This story first appeared on VA Caribbean Health Care System website. For the latest on VA’s response and inspiring stories of service to Veterans impacted by the hurricanes, read more on the blog.
As you enter the town of Arecibo, Puerto Rico, signs welcoming you call it “La Ciudad Que Crece” or “the city that grows.”
Since Hurricane Maria, the best example of growth in the town has been when some normality returns – when power or water is restored, or when a needed community resource reopens.
The Arecibo Vet Center reopened its doors to area Veterans this week, almost a month after Hurricane Maria devastated the island. The storm’s destructive winds and torrential rains left the town without power or water and with water damage in parts of the center’s office.
The reopening is the latest sign that VA operations in Puerto Rico are slowly returning to normal. Maria left the majority of the island without water or power. Almost a month after the storm, less than 20 percent of the island’s population has had power restored.

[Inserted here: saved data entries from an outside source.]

**config.mk**
```make
export PLATFORM = sky130hd
export DESIGN_NAME = cic_decimator
export DESIGN_NICKNAME = d
export VERILOG_FILES = /design/src/rtl/cic_pkg.sv /design/src/rtl/cic_phase.sv /design/src/rtl/cic_integrators.sv /design/src/rtl/cic_combs.sv /design/src/rtl/cic_decimator.sv
export SDC_FILE = /design/constraint.sdc
export NUM_CORES = 1
export LEC_CHECK = 0
export BUFFER_PORTS_ARGS = -buffer_cell sky130_fd_sc_hd__buf_2
export CAP_MARGIN = 20
export CELL_PAD_IN_SITES_DETAIL_PLACEMENT = 0
export CELL_PAD_IN_SITES_GLOBAL_PLACEMENT = 1
export CORE_UTILIZATION = 40
export CTS_BUF_LIST = sky130_fd_sc_hd__clkbuf_8
export CTS_CLUSTER_DIAMETER = 150
export DETAILED_ROUTE_END_ITERATION = 6
export PLACE_DENSITY = 0.7
export SYNTH_ARGS = -nofsm -noshare
export SYNTH_HDL_FRONTEND = slang
export SYNTH_HIERARCHICAL = 1
export SYNTH_SLANG_ARGS = --single-unit
```
**constraint.sdc**
```tcl
create_clock -name clk -period 14.59 [get_ports clk]
set_input_delay 2.918 -clock clk [delete_from_list [all_inputs] [get_ports clk]]
set_output_delay 2.918 -clock clk [all_outputs]
set_load 0.01 [all_outputs]
```
[src/rtl/irq_seq_pkg.sv]
package irq_seq_pkg;
  localparam int unsigned ADDR_W      = 16;
  localparam int unsigned STACK_BYTES = 5;
  localparam int unsigned FETCH_BYTES = 3;

  typedef enum logic [2:0] {
    ST_IDLE,
    ST_PUSH,
    ST_VECH,
    ST_VECL,
    ST_FETCH,
    ST_POP
  } seq_st_e;
endpackage

[src/rtl/irq_pend.sv]
module irq_pend #(
  parameter int unsigned NSRC = 4,
  localparam int unsigned IW  = $clog2(NSRC + 1)
) (
  input  logic            clk,
  input  logic            rst_n,
  input  logic [NSRC-1:0] evt_i,
  input  logic [NSRC-1:0] en_i,
  input  logic [NSRC-1:0] clr_i,
  output logic [NSRC-1:0] pend_o,
  output logic            req_o,
  output logic [IW-1:0]   sel_o
);
  logic [NSRC-1:0] pend_q, pend_n, qual;
  logic [NSRC-1:0] lowmask;

  // event beats clear in the same cycle
  always_comb pend_n = (pend_q & ~clr_i) | evt_i;

  always_ff @(posedge clk or negedge rst_n) begin
    if (!rst_n) pend_q <= '0;
    else        pend_q <= pend_n;
  end

  assign qual = pend_q & en_i;

  // fixed priority, lowest index first
  always_comb begin
    sel_o = '0;
    for (int i = NSRC - 1; i >= 0; i--) begin
      if (qual[i]) sel_o = IW'(i);
    end
  end

  assign req_o   = |qual;
  assign pend_o  = pend_q;
  assign lowmask = (NSRC'(1) << sel_o) - NSRC'(1);


  pend_hold_chk: assert property (@(posedge clk) disable iff (!rst_n)
    1'b1 |=> ((pend_q & $past(pend_q & ~clr_i)) == $past(pend_q & ~clr_i)));


  prio_pick_chk: assert property (@(posedge clk) disable iff (!rst_n)
    req_o |-> (qual[sel_o] && ((qual & lowmask) == '0)));
endmodule

[src/rtl/irq_regs.sv]
module irq_regs
  import irq_seq_pkg::*;
#(
  parameter logic [ADDR_W-1:0] SP_RESET  = 16'h007F,
  parameter logic [7:0]        CCR_RESET = 8'h08,
  parameter int unsigned       IBIT      = 3
) (
  input  logic              clk,
  input  logic              rst_n,
  input  logic              busy_i,
  input  logic              ccr_we_i,
  input  logic [7:0]        ccr_wdata_i,
  input  logic              sp_we_i,
  input  logic [ADDR_W-1:0] sp_wdata_i,
  input  logic              set_mask_i,
  input  logic              ccr_ld_i,
  input  logic [7:0]        ccr_ld_val_i,
  input  logic              sp_dec_i,
  input  logic              sp_inc_i,
  output logic [7:0]        ccr_o,
  output logic [ADDR_W-1:0] sp_o
);
  logic [7:0]        ccr_q, ccr_n;
  logic [ADDR_W-1:0] sp_q, sp_n;

  always_comb begin
    ccr_n = ccr_q;
    if (ccr_ld_i)                  ccr_n = ccr_ld_val_i;
    else if (set_mask_i)           ccr_n[IBIT] = 1'b1;
    else if (ccr_we_i && !busy_i)  ccr_n = ccr_wdata_i;
  end

  always_comb begin
    sp_n = sp_q;
    if (sp_dec_i)                 sp_n = sp_q - ADDR_W'(1);
    else if (sp_inc_i)            sp_n = sp_q + ADDR_W'(1);
    else if (sp_we_i && !busy_i)  sp_n = sp_wdata_i;
  end

  always_ff @(posedge clk or negedge rst_n) begin
    if (!rst_n) begin
      ccr_q <= CCR_RESET;
      sp_q  <= SP_RESET;
    end else begin
      ccr_q <= ccr_n;
      sp_q  <= sp_n;
    end
  end

  assign ccr_o = ccr_q;
  assign sp_o  = sp_q;


  sp_step_chk: assert property (@(posedge clk) disable iff (!rst_n)
    sp_dec_i |=> (sp_q == $past(sp_q) - ADDR_W'(1)));
endmodule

Arecibo’s Vet Center provides counseling, outreach and referral services for Veterans living in a 60-mile radius of the coastal town, which is about an hour drive from San Juan. Since the storm, the Vet Center has been operating out of a mobile unit on the grounds of the Aricebo Community Based Outpatient Clinic, which was also heavily damaged by flooding.
According to Arecibo Vet Center director Elizabeth Gutierrez-Ortiz, the center now has power and water, but is still operating at a reduced capacity.
“We have water, power and air conditioning now, but we have no communications,” she said. Several rooms in the back of the Vet Center were also damaged by water coming in from second floor windows that were blown in by the storm.
That’s not going to stop the center’s counselors and outreach specialists from offering area Veterans the services they need, especially in light of the disaster.
“This has been very hard for some of our Veterans,” Gutierrez-Ortiz said. “The damage, the military helicopters, sometimes even diesel fumes from generators can cause flashbacks for some.”
Island Vet Centers are also working to help their clients in ways they don’t usually do.
“So many people lost everything during the storm,” said Vet Center social worker Lesley Jimenez-Diaz. “They need food and water. Some are homeless. We have to be flexible in situations like this, so we’re working with FEMA and other agencies to help our Veterans.”
For Gutierrez-Ortiz, reopening the Vet Center is a relief.
“At least now I’ll know what’s happening with my Veterans.”
All other Vet Centers in Puerto Rico and the U.S. Virgin Islands except for the Ponce Vet Center are operating as usual. The Ponce center is working out of a Mobile Vet Center vehicle at the Community Based Outpatient Clinic in that town.